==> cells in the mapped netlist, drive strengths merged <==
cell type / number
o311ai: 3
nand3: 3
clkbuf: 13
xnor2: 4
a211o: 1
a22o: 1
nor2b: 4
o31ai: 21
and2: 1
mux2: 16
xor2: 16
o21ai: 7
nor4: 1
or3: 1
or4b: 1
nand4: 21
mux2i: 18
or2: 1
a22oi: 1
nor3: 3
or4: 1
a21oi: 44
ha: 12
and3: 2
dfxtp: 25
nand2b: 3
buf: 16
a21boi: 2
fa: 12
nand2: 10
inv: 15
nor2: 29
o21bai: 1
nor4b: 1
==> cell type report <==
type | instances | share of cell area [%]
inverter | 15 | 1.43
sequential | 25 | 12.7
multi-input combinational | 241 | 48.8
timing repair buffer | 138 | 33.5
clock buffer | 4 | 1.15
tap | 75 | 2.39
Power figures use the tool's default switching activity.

• WHAT IS BEING ASKED: From the entries above, extract every line where the word "buffer" appears.

• EXPECTED OUTPUT:
timing repair buffer | 138 | 33.5
clock buffer | 4 | 1.15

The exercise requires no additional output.